Would implementing "hybrid offside" make hockey better?

By LT · Dec 3, 2018
  1. LT
    I've had an idea about changing the offside rule for a while now - I can't remember exactly when I first had it, and I may have seen it somewhere else. If this has been proposed before, feel free to post a source so it can get credit.

    Essentially, what I am proposing is a dynamic blue-line, very similar to offside in soccer. The offside line would no longer always be the blue-line, but would instead be a line parallel to the blue-line located where the furthest back defender is. The exception is when no defenders are in their own defensive zone - in this case, the offside line is still the blue-line.
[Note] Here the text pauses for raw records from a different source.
### config.mk
export PLATFORM = sky130hd
export DESIGN_NAME = seven_segment_scanner
export DESIGN_NICKNAME = d
export VERILOG_FILES = /design/src/rtl/seven_segment_scanner.sv
export SDC_FILE = /design/constraint.sdc
export NUM_CORES = 1
export LEC_CHECK = 0
export BUFFER_PORTS_ARGS = -buffer_cell sky130_fd_sc_hd__buf_2
export CAP_MARGIN = 20
export CORE_MARGIN = 2
export CORE_UTILIZATION = 55
export CTS_BUF_LIST = sky130_fd_sc_hd__clkbuf_4 sky130_fd_sc_hd__clkbuf_8
export DETAILED_ROUTE_END_ITERATION = 8
export PLACE_DENSITY_LB_ADDON = 0.3
export SETUP_SLACK_MARGIN = 0.3
export SYNTH_ARGS = -nofsm -noshare
export SYNTH_HDL_FRONTEND = slang
export SYNTH_SLANG_ARGS = --single-unit
### constraint.sdc
create_clock -name clk -period 7.2 [get_ports clk]
set_input_delay 0.36 -clock clk [delete_from_list [all_inputs] [get_ports clk]]
set_output_delay 0.36 -clock clk [all_outputs]
set_load 0.01 [all_outputs]
### src/rtl/seven_segment_scanner.sv
// seven_segment_scanner: time-multiplexed driver for an N-digit common-anode
// 7-segment display. One digit slot lasts CLK_DIV clocks; the first GUARD
// clocks of every slot keep all anodes off so the previous digit's segment
// pattern cannot ghost onto the next digit. Brightness is a 16-step PWM on
// the low four bits of the slot counter. The hex word and the dots are
// snapshotted once per frame so a frame never mixes two values.
module seven_segment_scanner #(
   parameter  int N_DIGITS = 8,
   parameter  int CLK_DIV  = 50000,
   parameter  int GUARD    = 64,
   localparam int IDX_W    = (N_DIGITS > 1) ? $clog2(N_DIGITS) : 1,
   localparam int CNT_W    = $clog2(CLK_DIV)
) (
   input  logic                  clk,
   input  logic                  reset,
   input  logic [4*N_DIGITS-1:0] number,
   input  logic [N_DIGITS-1:0]   dots,
   input  logic [N_DIGITS-1:0]   digit_en,
   input  logic                  suppress_lz,
   input  logic [3:0]            brightness,
   output logic [6:0]            seg,
   output logic                  dp,
   output logic [N_DIGITS-1:0]   anodes,
   output logic [IDX_W-1:0]      digit_idx
);

   // Active-high {a,b,c,d,e,f,g} pattern for one hex nibble.
   function automatic logic [6:0] hex_pattern(input logic [3:0] nib);
      case (nib)
         4'h0: hex_pattern = 7'h7E;
         4'h1: hex_pattern = 7'h30;
         4'h2: hex_pattern = 7'h6D;
         4'h3: hex_pattern = 7'h79;
         4'h4: hex_pattern = 7'h33;
         4'h5: hex_pattern = 7'h5B;
         4'h6: hex_pattern = 7'h5F;
         4'h7: hex_pattern = 7'h70;
         4'h8: hex_pattern = 7'h7F;
         4'h9: hex_pattern = 7'h7B;
         4'hA: hex_pattern = 7'h77;
         4'hB: hex_pattern = 7'h1F;
         4'hC: hex_pattern = 7'h4E;
         4'hD: hex_pattern = 7'h3D;
         4'hE: hex_pattern = 7'h4F;
         default: hex_pattern = 7'h47;
      endcase
   endfunction

   logic [CNT_W-1:0]      cnt;
   logic [IDX_W-1:0]      idx;
   logic                  tick;
   logic                  frame_wrap;
   logic                  first_q;
   logic [4*N_DIGITS-1:0] shadow_num;
   logic [N_DIGITS-1:0]   shadow_dots;
   logic [4*N_DIGITS-1:0] view_num;
   logic [N_DIGITS-1:0]   view_dots;
   logic [3:0]            nib;
   logic                  upper_zero;
   logic                  blank;
   logic                  active;
   logic [N_DIGITS-1:0]   anodes_nxt;

   assign tick       = (cnt == CNT_W'(CLK_DIV - 1));
   assign frame_wrap = tick && (idx == IDX_W'(N_DIGITS - 1));
   assign digit_idx  = idx;

   // Slot counter and digit index; timing never depends on data inputs.
   // NOTE: every register is written with <= so all flops sample the values
   // from before the edge, independent of statement order.
   always_ff @(posedge clk) begin
      if (reset) begin
         cnt <= '0;
         idx <= '0;
      end else begin
         cnt <= tick ? '0 : cnt + CNT_W'(1);
         if (tick)
            idx <= (idx == IDX_W'(N_DIGITS - 1)) ? '0 : idx + IDX_W'(1);
      end
   end

   // Per-frame snapshot of value and dots, also taken on the first cycle out of reset.
   always_ff @(posedge clk) begin
      if (reset) begin
         first_q     <= 1'b1;
         shadow_num  <= '0;
         shadow_dots <= '0;
      end else begin
         first_q <= 1'b0;
         if (first_q || frame_wrap) begin
            shadow_num  <= number;
            shadow_dots <= dots;
         end
      end
   end

   // Digit under scan: nibble, leading-zero blanking and anode gating.
   // NOTE: every variable gets a default before any branch, so no latch is inferred.
   always_comb begin
      // The snapshot is not loaded until the end of the first cycle after
      // reset, so that one cycle decodes the live inputs it is capturing.
      view_num   = first_q ? number : shadow_num;
      view_dots  = first_q ? dots   : shadow_dots;
      nib        = view_num[{idx, 2'b00} +: 4];
      upper_zero = 1'b1;
      for (int j = 0; j < N_DIGITS; j++) begin
         if ((j >= int'(idx)) && (view_num[4*j +: 4] != 4'h0))
            upper_zero = 1'b0;
      end
      blank      = suppress_lz && (idx != '0) && upper_zero;
      active     = (cnt >= CNT_W'(GUARD)) && (cnt[3:0] <= brightness) && digit_en[idx];
      anodes_nxt = '1;
      if (active)
         anodes_nxt[idx] = 1'b0;
   end

   // Registered board outputs; segments stay driven all slot, only anodes and dp are gated.
   always_ff @(posedge clk) begin
      if (reset) begin
         seg    <= 7'h7F;
         dp     <= 1'b1;
         anodes <= '1;
      end else begin
         seg    <= blank ? 7'h7F : ~hex_pattern(nib);
         dp     <= active ? ~view_dots[idx] : 1'b1;
         anodes <= anodes_nxt;
      end
   end

endmodule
    The main reasoning for this would be to help increase offensive scoring chances, zone entry creativity, and prevent plays from being called back simply because a player is a fraction of a second off in their timing. Players would no longer have to really worry about straddling the blue-line to stay onside, for instance. It would also give teams much more room to break into the offensive zone. Instead of the defense sitting at the blue-line and either breaking up zone entry attempts or forcing teams offside, defenders would have to decide whether to stand their ground and potentially get blown past or continue backing up and let the offensive team establish control. The powerplay would be especially affected by this. I think the rest of this can be deduced - there are a lot of fine details that could be thought up. Ultimately, I think it would add more strategy to the game and also give more of a reward to creativity and skill.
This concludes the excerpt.